NSSA general manager Mr James Matiza told the parliamentary Portfolio Committee on Public Service, Labour and Social Welfare that his organisation had the money to increase pension benefits.
Legislators had bemoaned the paltry monthly benefits pensioners were receiving.
“The NSSA Act requires that the board meet to review monthly benefits at the end of each year and last year we met with workers representatives where the issue of the low monthly (benefits) was also raised and we also met employer representatives,” said Mr Matiza.
“It was then agreed that we raise the allowance from $40 to $60 and that was recommended to the minister while invalidity allowances and those for widows and children were raised $30 up from $20.

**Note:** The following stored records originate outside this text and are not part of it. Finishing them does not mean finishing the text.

[src/rtl/sc_pointmover_pkg.sv]
// Shared types and constants for the LED-matrix player-point engine.
package sc_pointmover_pkg;

    localparam int unsigned DATAWIDTH_BUS_DEF       = 8;
    localparam int unsigned PRESCALER_DATAWIDTH_DEF = 23;
    localparam int unsigned SPEED_TICKS_DEF         = 5000000;
    localparam int unsigned POS_W                   = 3;
    localparam int unsigned STATE_W                 = 2;
    localparam int unsigned OBST_W                  = DATAWIDTH_BUS_DEF * DATAWIDTH_BUS_DEF;

    localparam logic [POS_W-1:0] INIT_ROW_DEF = 3'd7;
    localparam logic [POS_W-1:0] INIT_COL_DEF = 3'd4;

    // Row/column address limits of the 8x8 field
    localparam logic [POS_W-1:0] ROW_BOTTOM = 3'd0;
    localparam logic [POS_W-1:0] COL_MAX    = 3'd7;
    localparam logic [POS_W-1:0] COL_MIN    = 3'd0;

    typedef enum logic [STATE_W-1:0] {
        IDLE  = 2'b00,
        RUN   = 2'b01,
        CRASH = 2'b10,
        GOAL  = 2'b11
    } pmState_t;

    // One-hot column pattern for row rowAddr when the point sits at (pRow, pCol)
    function automatic logic [DATAWIDTH_BUS_DEF-1:0] decodeRow(
        input logic [POS_W-1:0] pRow,
        input logic [POS_W-1:0] pCol,
        input logic [POS_W-1:0] rowAddr
    );
        return (pRow == rowAddr) ? (DATAWIDTH_BUS_DEF'(1) << pCol) : '0;
    endfunction

endpackage

[src/rtl/sc_pointmover_if.sv]
// Button/obstacle inputs and point/status outputs of the point engine.
interface sc_pointmover_if;
    import sc_pointmover_pkg::*;

    logic                         SC_POINTMOVER_start_InHigh;
    logic                         SC_POINTMOVER_left_InHigh;
    logic                         SC_POINTMOVER_right_InHigh;
    logic [OBST_W-1:0]            SC_POINTMOVER_obstacles_InBUS;
    logic [DATAWIDTH_BUS_DEF-1:0] SC_POINTMOVER_data7_OutBUS;
    logic [DATAWIDTH_BUS_DEF-1:0] SC_POINTMOVER_data6_OutBUS;
    logic [DATAWIDTH_BUS_DEF-1:0] SC_POINTMOVER_data5_OutBUS;
    logic [DATAWIDTH_BUS_DEF-1:0] SC_POINTMOVER_data4_OutBUS;
    logic [DATAWIDTH_BUS_DEF-1:0] SC_POINTMOVER_data3_OutBUS;
    logic [DATAWIDTH_BUS_DEF-1:0] SC_POINTMOVER_data2_OutBUS;
    logic [DATAWIDTH_BUS_DEF-1:0] SC_POINTMOVER_data1_OutBUS;
    logic [DATAWIDTH_BUS_DEF-1:0] SC_POINTMOVER_data0_OutBUS;
    logic [POS_W-1:0]             SC_POINTMOVER_row_OutBUS;
    logic [POS_W-1:0]             SC_POINTMOVER_col_OutBUS;
    logic [STATE_W-1:0]           SC_POINTMOVER_state_OutBUS;
    logic                         SC_POINTMOVER_crash_Out;
    logic                         SC_POINTMOVER_goal_Out;

    modport master (
        output SC_POINTMOVER_start_InHigh, SC_POINTMOVER_left_InHigh,
               SC_POINTMOVER_right_InHigh, SC_POINTMOVER_obstacles_InBUS,
        input  SC_POINTMOVER_data7_OutBUS, SC_POINTMOVER_data6_OutBUS,
               SC_POINTMOVER_data5_OutBUS, SC_POINTMOVER_data4_OutBUS,
               SC_POINTMOVER_data3_OutBUS, SC_POINTMOVER_data2_OutBUS,
               SC_POINTMOVER_data1_OutBUS, SC_POINTMOVER_data0_OutBUS,
               SC_POINTMOVER_row_OutBUS, SC_POINTMOVER_col_OutBUS,
               SC_POINTMOVER_state_OutBUS, SC_POINTMOVER_crash_Out,
               SC_POINTMOVER_goal_Out
    );

    modport slave (
        input  SC_POINTMOVER_start_InHigh, SC_POINTMOVER_left_InHigh,
               SC_POINTMOVER_right_InHigh, SC_POINTMOVER_obstacles_InBUS,
        output SC_POINTMOVER_data7_OutBUS, SC_POINTMOVER_data6_OutBUS,
               SC_POINTMOVER_data5_OutBUS, SC_POINTMOVER_data4_OutBUS,
               SC_POINTMOVER_data3_OutBUS, SC_POINTMOVER_data2_OutBUS,
               SC_POINTMOVER_data1_OutBUS, SC_POINTMOVER_data0_OutBUS,
               SC_POINTMOVER_row_OutBUS, SC_POINTMOVER_col_OutBUS,
               SC_POINTMOVER_state_OutBUS, SC_POINTMOVER_crash_Out,
               SC_POINTMOVER_goal_Out
    );

endinterface

[src/rtl/sc_speedcounter.sv]
// Speed prescaler: counts while enabled and pulses tick_c on the terminal count.
module sc_speedcounter #(
    parameter int unsigned       WIDTH    = 23,
    parameter logic [WIDTH-1:0]  TERMINAL = '1
) (
    input  logic clk,
    input  logic rst_n,
    input  logic en,
    input  logic clr,
    output logic tick_c
);

    logic [WIDTH-1:0] count;

    assign tick_c = en && (count == TERMINAL);

    always_ff @(posedge clk or negedge rst_n) begin
        if (!rst_n) begin
            count <= '0;
        end else if (clr) begin
            count <= '0;
        end else if (en) begin
            count <= tick_c ? '0 : count + WIDTH'(1);
        end
    end

endmodule

[src/rtl/sc_pointmover.sv]
// Player-point engine: button edges and speed ticks move the point, the
// obstacle map decides crash, reaching row 0 is a goal.
module sc_pointmover
    import sc_pointmover_pkg::*;
#(
    parameter int unsigned                     DATAWIDTH_BUS       = DATAWIDTH_BUS_DEF,
    parameter int unsigned                     PRESCALER_DATAWIDTH = PRESCALER_DATAWIDTH_DEF,
    parameter logic [PRESCALER_DATAWIDTH-1:0]  SPEED_TICKS         = PRESCALER_DATAWIDTH'(SPEED_TICKS_DEF),
    parameter logic [POS_W-1:0]                INIT_ROW            = INIT_ROW_DEF,
    parameter logic [POS_W-1:0]                INIT_COL            = INIT_COL_DEF
) (
    input  logic            SC_POINTMOVER_CLOCK_50,
    input  logic            SC_POINTMOVER_RESET_InLow,
    sc_pointmover_if.slave  pmBus
);

    logic clk;
    logic rst_n;
    assign clk   = SC_POINTMOVER_CLOCK_50;
    assign rst_n = SC_POINTMOVER_RESET_InLow;

    pmState_t         stateQ, stateD;
    logic [POS_W-1:0] rowQ, rowD, colQ, colD;
    logic [POS_W-1:0] latCol, tgtRow, tgtCol;
    logic             prevStart, prevLeft, prevRight;
    logic             startEdge, leftEdge, rightEdge;
    logic             tick;
    logic             crashQ, goalQ;
    logic [DATAWIDTH_BUS-1:0] dataRows [DATAWIDTH_BUS];

    assign startEdge = pmBus.SC_POINTMOVER_start_InHigh & ~prevStart;
    assign leftEdge  = pmBus.SC_POINTMOVER_left_InHigh  & ~prevLeft;
    assign rightEdge = pmBus.SC_POINTMOVER_right_InHigh & ~prevRight;

    sc_speedcounter #(
        .WIDTH    (PRESCALER_DATAWIDTH),
        .TERMINAL (PRESCALER_DATAWIDTH'(SPEED_TICKS - 1'b1))
    ) uSpeed (
        .clk    (clk),
        .rst_n  (rst_n),
        .en     (stateQ == RUN),
        .clr    (stateQ != RUN),
        .tick_c (tick)
    );

    always_ff @(posedge clk or negedge rst_n) begin
        if (!rst_n) stateQ <= IDLE;
        else        stateQ <= stateD;
    end

    // Next state and next position; lateral step is resolved before the descent
    always_comb begin
        stateD = stateQ;
        rowD   = rowQ;
        colD   = colQ;
        latCol = colQ;
        tgtRow = rowQ;
        tgtCol = colQ;
        case (stateQ)
            IDLE: begin
                rowD = INIT_ROW;
                colD = INIT_COL;
                if (startEdge) stateD = RUN;
            end
            RUN: begin
                if (leftEdge && !rightEdge && colQ != COL_MAX)      latCol = colQ + 3'd1;
                else if (rightEdge && !leftEdge && colQ != COL_MIN) latCol = colQ - 3'd1;
                tgtCol = latCol;
                tgtRow = tick ? rowQ - 3'd1 : rowQ;
                if (tgtRow != rowQ || tgtCol != colQ) begin
                    if (pmBus.SC_POINTMOVER_obstacles_InBUS[{tgtRow, tgtCol}]) begin
                        stateD = CRASH;
                    end else begin
                        rowD = tgtRow;
                        colD = tgtCol;
                        if (tgtRow == ROW_BOTTOM) stateD = GOAL;
                    end
                end
            end
            CRASH, GOAL: begin
                if (startEdge) begin
                    stateD = IDLE;
                    rowD   = INIT_ROW;
                    colD   = INIT_COL;
                end
            end
            default: stateD = IDLE;
        endcase
    end

    always_ff @(posedge clk or negedge rst_n) begin
        if (!rst_n) begin
            rowQ      <= INIT_ROW;
            colQ      <= INIT_COL;
            prevStart <= 1'b0;
            prevLeft  <= 1'b0;
            prevRight <= 1'b0;
            crashQ    <= 1'b0;
            goalQ     <= 1'b0;
            for (int r = 0; r < DATAWIDTH_BUS; r++) begin
                dataRows[r] <= decodeRow(INIT_ROW, INIT_COL, POS_W'(r));
            end
        end else begin
            rowQ      <= rowD;
            colQ      <= colD;
            prevStart <= pmBus.SC_POINTMOVER_start_InHigh;
            prevLeft  <= pmBus.SC_POINTMOVER_left_InHigh;
            prevRight <= pmBus.SC_POINTMOVER_right_InHigh;
            crashQ    <= (stateD == CRASH);
            goalQ     <= (stateD == GOAL);
            for (int r = 0; r < DATAWIDTH_BUS; r++) begin
                dataRows[r] <= decodeRow(rowD, colD, POS_W'(r));
            end
        end
    end

    assign pmBus.SC_POINTMOVER_data7_OutBUS = dataRows[7];
    assign pmBus.SC_POINTMOVER_data6_OutBUS = dataRows[6];
    assign pmBus.SC_POINTMOVER_data5_OutBUS = dataRows[5];
    assign pmBus.SC_POINTMOVER_data4_OutBUS = dataRows[4];
    assign pmBus.SC_POINTMOVER_data3_OutBUS = dataRows[3];
    assign pmBus.SC_POINTMOVER_data2_OutBUS = dataRows[2];
    assign pmBus.SC_POINTMOVER_data1_OutBUS = dataRows[1];
    assign pmBus.SC_POINTMOVER_data0_OutBUS = dataRows[0];
    assign pmBus.SC_POINTMOVER_row_OutBUS   = rowQ;
    assign pmBus.SC_POINTMOVER_col_OutBUS   = colQ;
    assign pmBus.SC_POINTMOVER_state_OutBUS = stateQ;
    assign pmBus.SC_POINTMOVER_crash_Out    = crashQ;
    assign pmBus.SC_POINTMOVER_goal_Out     = goalQ;

endmodule

[src/flat_wrapper.sv]
// flat-port wrapper written by rule: the top's interface ports become plain ports
module sc_pointmover_flat import sc_pointmover_pkg::*;
#(
    parameter int unsigned                     DATAWIDTH_BUS       = DATAWIDTH_BUS_DEF,
    parameter int unsigned                     PRESCALER_DATAWIDTH = PRESCALER_DATAWIDTH_DEF,
    parameter logic [PRESCALER_DATAWIDTH-1:0]  SPEED_TICKS         = PRESCALER_DATAWIDTH'(SPEED_TICKS_DEF),
    parameter logic [POS_W-1:0]                INIT_ROW            = INIT_ROW_DEF,
    parameter logic [POS_W-1:0]                INIT_COL            = INIT_COL_DEF
)
  (SC_POINTMOVER_CLOCK_50, SC_POINTMOVER_RESET_InLow, pmBus_SC_POINTMOVER_start_InHigh, pmBus_SC_POINTMOVER_left_InHigh, pmBus_SC_POINTMOVER_right_InHigh, pmBus_SC_POINTMOVER_obstacles_InBUS, pmBus_SC_POINTMOVER_data7_OutBUS, pmBus_SC_POINTMOVER_data6_OutBUS, pmBus_SC_POINTMOVER_data5_OutBUS, pmBus_SC_POINTMOVER_data4_OutBUS, pmBus_SC_POINTMOVER_data3_OutBUS, pmBus_SC_POINTMOVER_data2_OutBUS, pmBus_SC_POINTMOVER_data1_OutBUS, pmBus_SC_POINTMOVER_data0_OutBUS, pmBus_SC_POINTMOVER_row_OutBUS, pmBus_SC_POINTMOVER_col_OutBUS, pmBus_SC_POINTMOVER_state_OutBUS, pmBus_SC_POINTMOVER_crash_Out, pmBus_SC_POINTMOVER_goal_Out);
  sc_pointmover_if pmBus_i ();
  input  logic SC_POINTMOVER_CLOCK_50;
  input  logic SC_POINTMOVER_RESET_InLow;
  input wire logic [$bits(pmBus_i.SC_POINTMOVER_start_InHigh)-1:0] pmBus_SC_POINTMOVER_start_InHigh;
  input wire logic [$bits(pmBus_i.SC_POINTMOVER_left_InHigh)-1:0] pmBus_SC_POINTMOVER_left_InHigh;
  input wire logic [$bits(pmBus_i.SC_POINTMOVER_right_InHigh)-1:0] pmBus_SC_POINTMOVER_right_InHigh;
  input wire logic [$bits(pmBus_i.SC_POINTMOVER_obstacles_InBUS)-1:0] pmBus_SC_POINTMOVER_obstacles_InBUS;
  output wire logic [$bits(pmBus_i.SC_POINTMOVER_data7_OutBUS)-1:0] pmBus_SC_POINTMOVER_data7_OutBUS;
  output wire logic [$bits(pmBus_i.SC_POINTMOVER_data6_OutBUS)-1:0] pmBus_SC_POINTMOVER_data6_OutBUS;
  output wire logic [$bits(pmBus_i.SC_POINTMOVER_data5_OutBUS)-1:0] pmBus_SC_POINTMOVER_data5_OutBUS;
  output wire logic [$bits(pmBus_i.SC_POINTMOVER_data4_OutBUS)-1:0] pmBus_SC_POINTMOVER_data4_OutBUS;
  output wire logic [$bits(pmBus_i.SC_POINTMOVER_data3_OutBUS)-1:0] pmBus_SC_POINTMOVER_data3_OutBUS;
  output wire logic [$bits(pmBus_i.SC_POINTMOVER_data2_OutBUS)-1:0] pmBus_SC_POINTMOVER_data2_OutBUS;
  output wire logic [$bits(pmBus_i.SC_POINTMOVER_data1_OutBUS)-1:0] pmBus_SC_POINTMOVER_data1_OutBUS;
  output wire logic [$bits(pmBus_i.SC_POINTMOVER_data0_OutBUS)-1:0] pmBus_SC_POINTMOVER_data0_OutBUS;
  output wire logic [$bits(pmBus_i.SC_POINTMOVER_row_OutBUS)-1:0] pmBus_SC_POINTMOVER_row_OutBUS;
  output wire logic [$bits(pmBus_i.SC_POINTMOVER_col_OutBUS)-1:0] pmBus_SC_POINTMOVER_col_OutBUS;
  output wire logic [$bits(pmBus_i.SC_POINTMOVER_state_OutBUS)-1:0] pmBus_SC_POINTMOVER_state_OutBUS;
  output wire logic [$bits(pmBus_i.SC_POINTMOVER_crash_Out)-1:0] pmBus_SC_POINTMOVER_crash_Out;
  output wire logic [$bits(pmBus_i.SC_POINTMOVER_goal_Out)-1:0] pmBus_SC_POINTMOVER_goal_Out;
  assign pmBus_i.SC_POINTMOVER_start_InHigh = pmBus_SC_POINTMOVER_start_InHigh;
  assign pmBus_i.SC_POINTMOVER_left_InHigh = pmBus_SC_POINTMOVER_left_InHigh;
  assign pmBus_i.SC_POINTMOVER_right_InHigh = pmBus_SC_POINTMOVER_right_InHigh;
  assign pmBus_i.SC_POINTMOVER_obstacles_InBUS = pmBus_SC_POINTMOVER_obstacles_InBUS;
  assign pmBus_SC_POINTMOVER_data7_OutBUS = pmBus_i.SC_POINTMOVER_data7_OutBUS;
  assign pmBus_SC_POINTMOVER_data6_OutBUS = pmBus_i.SC_POINTMOVER_data6_OutBUS;
  assign pmBus_SC_POINTMOVER_data5_OutBUS = pmBus_i.SC_POINTMOVER_data5_OutBUS;
  assign pmBus_SC_POINTMOVER_data4_OutBUS = pmBus_i.SC_POINTMOVER_data4_OutBUS;
  assign pmBus_SC_POINTMOVER_data3_OutBUS = pmBus_i.SC_POINTMOVER_data3_OutBUS;
  assign pmBus_SC_POINTMOVER_data2_OutBUS = pmBus_i.SC_POINTMOVER_data2_OutBUS;
  assign pmBus_SC_POINTMOVER_data1_OutBUS = pmBus_i.SC_POINTMOVER_data1_OutBUS;
  assign pmBus_SC_POINTMOVER_data0_OutBUS = pmBus_i.SC_POINTMOVER_data0_OutBUS;
  assign pmBus_SC_POINTMOVER_row_OutBUS = pmBus_i.SC_POINTMOVER_row_OutBUS;
  assign pmBus_SC_POINTMOVER_col_OutBUS = pmBus_i.SC_POINTMOVER_col_OutBUS;
  assign pmBus_SC_POINTMOVER_state_OutBUS = pmBus_i.SC_POINTMOVER_state_OutBUS;
  assign pmBus_SC_POINTMOVER_crash_Out = pmBus_i.SC_POINTMOVER_crash_Out;
  assign pmBus_SC_POINTMOVER_goal_Out = pmBus_i.SC_POINTMOVER_goal_Out;
  sc_pointmover #(.DATAWIDTH_BUS(DATAWIDTH_BUS), .PRESCALER_DATAWIDTH(PRESCALER_DATAWIDTH), .SPEED_TICKS(SPEED_TICKS), .INIT_ROW(INIT_ROW), .INIT_COL(INIT_COL)) u_core (.SC_POINTMOVER_CLOCK_50(SC_POINTMOVER_CLOCK_50), .SC_POINTMOVER_RESET_InLow(SC_POINTMOVER_RESET_InLow), .pmBus(pmBus_i));
endmodule
[config.mk]
export PLATFORM = sky130hd
export DESIGN_NAME = sc_pointmover_flat
export DESIGN_NICKNAME = d
export VERILOG_FILES = /design/src/rtl/sc_pointmover_pkg.sv /design/src/rtl/sc_pointmover_if.sv /design/src/rtl/sc_speedcounter.sv /design/src/rtl/sc_pointmover.sv /design/src/flat_wrapper.sv
export SDC_FILE = /design/constraint.sdc
export NUM_CORES = 1
export LEC_CHECK = 0
export ABC_AREA = 1
export CORE_MARGIN = 2
export CORE_UTILIZATION = 54
export CTS_BUF_LIST = sky130_fd_sc_hd__clkbuf_4
export DETAILED_ROUTE_END_ITERATION = 8
export GPL_TIMING_DRIVEN = 0
export PLACE_DENSITY = 0.87
export RECOVER_POWER = 100
export SYNTH_ARGS = -nofsm -noshare
export SYNTH_HDL_FRONTEND = slang
export SYNTH_SLANG_ARGS = --single-unit
[constraint.sdc]
create_clock -name SC_POINTMOVER_CLOCK_50 -period 7.6 [get_ports SC_POINTMOVER_CLOCK_50]
set_clock_uncertainty 0.15 [all_clocks]
set_input_delay 0.76 -clock SC_POINTMOVER_CLOCK_50 [delete_from_list [all_inputs] [get_ports SC_POINTMOVER_CLOCK_50]]
set_output_delay 0.76 -clock SC_POINTMOVER_CLOCK_50 [all_outputs]
set_load 0.03 [all_outputs]
==> impl_metrics.sql <==
INSERT INTO impl_metrics (metric_group, metric, value, unit) VALUES
('worst_setup_path', 'critical_path_cell_by_cell', 'dlygate4sd3_1, inv_1, nor2_4, nand3_1, o21ai_0, inv_1, nand3_1, nand3_1, nand3_1, nand3_1, nand2_1, nand2_1, nand3_1, nand2_1, clkinvlp_2, nand3_1, nor2_1', ''),
('global_routing', 'track_usage', '28.03', '%'),
('logic_synthesis', 'synth_top_family_by_area', 'simple AND/OR/NAND/NOR gates', ''),
('floorplan', 'start_util', '55.39', '%'),
('floorplan', 'die_area', '10180', 'µm²'),
('cts', 'clock_tree_from_tritoncts', 'built', ''),
('worst_setup_path', 'critPathSlowestCell', 'o21ai_0', ''),
('placement', 'io_buffer_count', '142', ''),
('cts', 'cts_root_buffer', 'clkbuf_4', ''),
('global_routing', 'grt_first_pass_wirelength', '22160', 'µm'),
('routing', 'via_count', '4710', ''),
('worst_setup_path', 'cp_slowest_stage_delay', '1.04', 'ns'),
('timing', 'finalSetupViolCount', '0', ''),
('logic_synthesis', 'synthSimpleGateAreaFrac', '36.60', '%'),
('timing', 'finalHoldWorstSlack', '0.4128', 'ns'),
('worst_setup_path', 'worstSetupPathType', 'input port to register', ''),
('global_routing', 'gr-usage-met2', '49.08', '%'),
('job', 'maxCapViolCount', '0', ''),
('routing', 'drt_pre_antenna_iters', '5', ''),
('global_routing', 'global_route.overflow_total', '0', ''),
('final_layout', 'fin_area', '6664', 'µm²'),
('min_path', 'min_path_type', 'register to register', ''),
('final_layout', 'diode_insertion_count_for_antenna_repair', '0', ''),
('worst_setup_path', 'setup.worst_path.end_class', 'register', ''),
('timing', 'max-slew-margin-rel', '5.962', '%'),
('logic_synthesis', 'syn_nets', '688', ''),
('logic_synthesis', 'postSynthAreaPerCell', '8.271', 'µm²'),
('placement', 'globalplace.congestion', '0.8746', ''),
('final_layout', 'final_nets', '842', ''),
('logic_synthesis', 'synth.ff_latch_count', '100', ''),
('logic_synthesis', 'muxShareOfSynthArea', '0', '%'),
('worst_setup_path', 'crit_required', '7.84', 'ns'),
('timing', 'fmax', '0.1979', 'GHz'),
('timing', 'worst_slew_pin_slew', '1.411', 'ns'),
('timing', 'timing.final.crit_share', '66.48', '%'),
('timing', 'slew_violations', '0', ''),
('placement', 'postPlaceCellArea', '6655', 'µm²'),
('logic_synthesis', 'post_synth_num_cell_types', '37', ''),
('worst_setup_path', 'cp_data_arrival_time', '5.29', 'ns'),
('placement', 'pre_cts_ws', '3.682', 'ns'),
('cts', 'cts_max_path_buffers', '2', ''),
('timing', 'unrepaired_setup_endpoints_after_global_routing', 'false', ''),
('outcome', 'run_status', 'finished clean', ''),
('global_routing', 'initial_antenna_violation_count', '0', ''),
('cts', 'post-cts-setup-buffer-count', '0', ''),
('routing', 'drc_errors', '0', ''),
('cts', 'tritoncts_num_sinks', '100', ''),
('power_and_ir_drop', 'leakage', '3.481', 'nW'),
('floorplan', 'placement_rows', '35', ''),
('final_layout', 'drive_gt1_share', '7.902', '%'),
('routing', 'final_antenna_net_count', '0', ''),
('cts', 'ctsHoldBuffers', '0', ''),
('global_routing', 'grt_max_degree', '77', ''),
('floorplan', 'core', '9153', 'µm²'),
('logic_synthesis', 'synth-warning-count', '0', ''),
('worst_setup_path', 'path_common_cell', 'nand3_1', ''),
('floorplan', 'io_pins', '143', ''),
('worst_setup_path', 'critPathMaxFanout', '10', ''),
('global_routing', 'groute.layer.met3.usage', '6.796', '%'),
('floorplan', 'die-width', '100.9', 'µm'),
('worst_setup_path', 'critical_path_buf_inv_count', '4', ''),
('cts', 'cts_made_buffers', '9', ''),
('timing', 'final-hold-violation-count', '0', ''),
('cts', 'source_to_sink_clock_delay_at_the_later_pin_of_the_worst_skew_pair', '0.47', 'ns'),
('cts', 'clk_transition_reported_paths', '0.17', 'ns'),
('cts', 'htree_depth', '3', ''),
('placement', 'detailed_place_hpwl', '10310', 'µm'),
('routing', 'routed_wl', '13490', 'µm'),
('routing', 'detail_route.iter0.violations', '361', ''),
('timing', 'worst_slack', '2.547', 'ns'),
('global_routing', 'grt_use_met1', '33.38', '%');
layout make-up:
type | instances | area (µm²)
buffer | 9 | 66.31
fill | 676 | 2489
clock buffer | 9 | 67.56
tap | 111 | 138.9
clock inverter | 7 | 100.1
sequential | 100 | 2509
timing repair buffer | 143 | 1443
multi-input combinational | 413 | 1997
inverter | 91 | 342.8
worst register-to-register path: stages (launching register included):
cell	delay [ns]
dfrtp_1	0.51
ha_1	0.25
ha_1	0.17
inv_1	0.07
nand3_1	0.22
o21ai_0	1.04
inv_1	0.39
nand3_1	0.20
nand3_1	0.10
nand3_1	0.12
nand3_1	0.26
nand2_1	0.33
nand2_1	0.08
nand3_1	0.08
nand2_1	0.17
clkinvlp_2	0.18
nand3_1	0.31
nor2_1	0.30
registers in the layout, indices dropped and copies added (netlist names), 8 cells and up:
signal / cells
u_core.pmBus.SC_POINTMOVER_data1_OutBUS: 8
u_core.pmBus.SC_POINTMOVER_data7_OutBUS: 8
u_core.pmBus.SC_POINTMOVER_data6_OutBUS: 8
u_core.uSpeed.count: 23
u_core.pmBus.SC_POINTMOVER_data3_OutBUS: 8
u_core.pmBus.SC_POINTMOVER_data2_OutBUS: 8
u_core.pmBus.SC_POINTMOVER_data4_OutBUS: 8
u_core.pmBus.SC_POINTMOVER_data5_OutBUS: 8
u_core.pmBus.SC_POINTMOVER_data0_OutBUS: 8
synth_stat cells (all sizes together):
master    n  area (µm²)
ha        6       75.07
dfrtp    95        2377
dfstp     5       131.4
xor2      4       42.55
inv      91       344.1
nand4     8       50.05
xnor2     2       17.52
buf       8       62.55
nor3     10       50.05
nand2   153       644.4
o21ai    10       53.80
a211oi    1       7.510
o21a      2       15.01
clkbuf    1       3.750
a21oi    13       76.33
nand3b    2       27.53
nand3   101       683.2
nor4      2       12.51
nor2     97       381.6
o21bai    1       7.510
or2       1       6.260
metrics by stage:
step	std cells	power (mW)	util, %
after CTS	883	1.947	74.55
after global routing	883	1.969	72.81
final	883	1.841	72.81
after floorplan	613	1.333	-
after detailed placement	867	1.640	72.71
after global placement	866	1.602	72.44
final timing paths:
kind | startpoint | to | slack (ns) | depth (start not counted)
setup reg to reg | u_core.pmBus.SC_POINTMOVER_col_OutBUS[0] | u_core.pmBus.SC_POINTMOVER_data1_OutBUS[1] | 2.61 | 17
hold reg to reg | u_core.uSpeed.count[0] | u_core.uSpeed.count[0] | 0.41 | 2
hold / removal | u_core.uSpeed.count[0] | u_core.uSpeed.count[0] | 0.41 | 2
min in group asynchronous | SC_POINTMOVER_RESET_InLow | u_core.pmBus.SC_POINTMOVER_crash_Out | 0.43 | 1
setup / recovery | pmBus_SC_POINTMOVER_left_InHigh | u_core.pmBus.SC_POINTMOVER_data1_OutBUS[1] | 2.55 | 17
max in group asynchronous | SC_POINTMOVER_RESET_InLow | u_core.pmBus.SC_POINTMOVER_col_OutBUS[2] | 5.84 | 2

“However, private pension players appealed to Government that if NSSA were to raise the benefits it would affect their benefits and push them out of business.”
Mr Matiza said the International Labour Organisation commissioned a study to establish the effect of NSSA benefits payouts on private pension schemes.
“The ILO said they would be ready with the report this month and that is what we are waiting for,” he said.
NSSA is paying $40 in retirement pension and $20 for invalidity, survivors and children allowances.
However, Chiwundura representative Cde Kizito Chivamba said it was disheartening that NSSA had bailed Renaissance Merchant Bank with large sums of money when they were failing to support ordinary workers who contribute their hard earned money.
“It’s sad that you are directing money to organisations that mismanaged money on their own yet people who contribute are getting peanuts,” he said.
Cde Chivamba requested that the authority furnishes them with a report on the RMB bail out.
RMB was placed under curatorship by the Reserve Bank of Zimbabwe following the unearthing of financial irregularities at the bank.
It was, however, removed from curatorship following the intervention of NSSA, which invested $24 million into the troubled bank.
The committee’s chairperson Cde Margaret Zinyemba (Mazowe South) said ordinary people in rural areas were failing to make ends meet while the authority was making investments that do not directly benefit them.
Mr Matiza, however, said they only arrive at monthly payouts at the recommendation of actuaries.
Last year NSSA paid out $44,8 million to 129 753 beneficiaries.